Stop Using Technology and Eat Real Food
This week has been packed with news on protein. Here’s a run down mixed up with a bit of commentary.
First, due to consumer demand, the USDA is allowing public schools to opt-out of using Boneless Lean Beef Trimmings (BLBT) aka ‘Pink Slime” in their school lunches.
Next comes two voices of support for a new soy-based chicken product - two voices who couldn’t be more different. Mark Bittman and a leading Silicon Valley VC firm Kleiner Perkins just announced that they think Savage River Farms’ new soy-based chicken is delicious and investment-worthy, respectively.
I find it exciting that a well respected VC firm like KP is getting interested in ag and solving our food and resource problems. But I find it disturbing that Bittman did not mention concerns of using organic or non-gmo soy for Savage River’s products.

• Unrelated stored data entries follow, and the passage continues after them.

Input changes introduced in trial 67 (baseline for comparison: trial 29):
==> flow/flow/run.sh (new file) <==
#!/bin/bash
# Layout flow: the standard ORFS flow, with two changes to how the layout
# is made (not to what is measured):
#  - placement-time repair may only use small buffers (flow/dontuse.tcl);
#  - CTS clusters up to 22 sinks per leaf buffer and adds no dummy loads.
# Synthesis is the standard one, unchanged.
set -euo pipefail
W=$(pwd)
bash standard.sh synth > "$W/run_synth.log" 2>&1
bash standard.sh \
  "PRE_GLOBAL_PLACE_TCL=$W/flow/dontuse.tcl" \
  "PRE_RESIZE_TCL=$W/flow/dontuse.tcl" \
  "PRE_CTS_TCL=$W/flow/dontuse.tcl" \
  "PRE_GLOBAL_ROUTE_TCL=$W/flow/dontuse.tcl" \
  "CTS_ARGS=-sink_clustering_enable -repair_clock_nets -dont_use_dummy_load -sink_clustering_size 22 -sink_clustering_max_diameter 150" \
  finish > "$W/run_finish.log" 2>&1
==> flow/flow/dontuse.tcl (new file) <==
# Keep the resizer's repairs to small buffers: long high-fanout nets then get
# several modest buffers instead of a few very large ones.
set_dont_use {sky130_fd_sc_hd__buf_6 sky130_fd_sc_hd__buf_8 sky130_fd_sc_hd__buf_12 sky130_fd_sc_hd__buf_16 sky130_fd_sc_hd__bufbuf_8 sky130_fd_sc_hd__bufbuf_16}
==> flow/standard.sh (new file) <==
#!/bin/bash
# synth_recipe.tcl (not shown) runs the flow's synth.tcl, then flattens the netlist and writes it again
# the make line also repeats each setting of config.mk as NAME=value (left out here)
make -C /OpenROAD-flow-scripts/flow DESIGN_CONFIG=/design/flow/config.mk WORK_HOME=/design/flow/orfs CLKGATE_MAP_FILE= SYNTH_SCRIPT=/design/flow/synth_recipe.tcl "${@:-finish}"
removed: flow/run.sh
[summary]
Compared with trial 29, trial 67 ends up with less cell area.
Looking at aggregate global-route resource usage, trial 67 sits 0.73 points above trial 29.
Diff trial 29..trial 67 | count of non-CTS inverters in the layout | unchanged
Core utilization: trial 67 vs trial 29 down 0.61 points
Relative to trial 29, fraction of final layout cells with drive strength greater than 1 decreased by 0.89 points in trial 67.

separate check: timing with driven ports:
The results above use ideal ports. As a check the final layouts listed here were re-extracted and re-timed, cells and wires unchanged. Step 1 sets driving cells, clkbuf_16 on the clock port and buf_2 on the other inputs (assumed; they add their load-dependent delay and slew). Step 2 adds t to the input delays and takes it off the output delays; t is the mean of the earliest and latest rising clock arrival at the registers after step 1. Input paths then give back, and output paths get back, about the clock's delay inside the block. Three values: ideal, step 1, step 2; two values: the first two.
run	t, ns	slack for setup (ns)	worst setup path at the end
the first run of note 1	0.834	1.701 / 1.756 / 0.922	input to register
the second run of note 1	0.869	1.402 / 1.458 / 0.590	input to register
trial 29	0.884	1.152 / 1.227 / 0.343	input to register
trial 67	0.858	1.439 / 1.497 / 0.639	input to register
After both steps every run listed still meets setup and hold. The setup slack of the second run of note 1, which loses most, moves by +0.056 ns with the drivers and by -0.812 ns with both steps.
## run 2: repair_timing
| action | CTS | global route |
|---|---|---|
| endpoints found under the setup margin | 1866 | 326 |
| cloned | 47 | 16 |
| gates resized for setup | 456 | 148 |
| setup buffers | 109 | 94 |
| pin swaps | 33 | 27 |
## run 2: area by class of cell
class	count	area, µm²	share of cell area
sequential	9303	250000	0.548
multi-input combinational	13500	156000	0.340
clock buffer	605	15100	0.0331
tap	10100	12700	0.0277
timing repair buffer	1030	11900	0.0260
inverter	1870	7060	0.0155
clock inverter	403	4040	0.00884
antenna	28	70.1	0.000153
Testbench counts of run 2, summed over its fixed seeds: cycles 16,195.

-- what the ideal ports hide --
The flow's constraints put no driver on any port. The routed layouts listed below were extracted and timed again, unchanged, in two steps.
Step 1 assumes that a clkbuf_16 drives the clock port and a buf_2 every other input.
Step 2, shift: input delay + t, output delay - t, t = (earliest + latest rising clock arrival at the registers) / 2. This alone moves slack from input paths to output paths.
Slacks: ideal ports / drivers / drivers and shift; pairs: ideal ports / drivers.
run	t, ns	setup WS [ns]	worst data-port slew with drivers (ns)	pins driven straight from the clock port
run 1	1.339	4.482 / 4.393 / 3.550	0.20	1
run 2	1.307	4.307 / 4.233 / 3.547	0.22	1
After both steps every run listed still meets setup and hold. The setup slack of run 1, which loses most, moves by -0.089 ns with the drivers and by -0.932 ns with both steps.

Our Problem with Protein is not the animal, it’s the volume of which we eat, which Bittman acknowledges, and also the feed that most of them are given; soy and corn. Almost 90% of the corn and soy that is grown in the US is genetically modified. These are crops that are reliant on pesticides and chemicals to survive, thrive, grow, be harvested, processed, and end up on your plate or in your animals. Creating a soy-based chicken-like product will not prevent the runoff from pesticides, the nutrient-deplention of our soil from monoculture, or bring back the diversity in our whole, real foods that we need to see from organic farming.
The answer to our food problem is to eat real, organically grown, whole foods. This is includes real animal products. The nutritional make-up of which has yet to be manufactured by scientists. We just need not give in to our savage instincts and over-eat animals like we do now.
Eat less, eat better, know your source. If you don’t know how your animals were raised, or what they ate, or how they lived, ASK. Ask your retailer, grocery store manager, restaurant owner, butcher, whomever. Just. Please. Ask.
We as humans need protein to survive, but soy is not the answer to a sustainable protein system.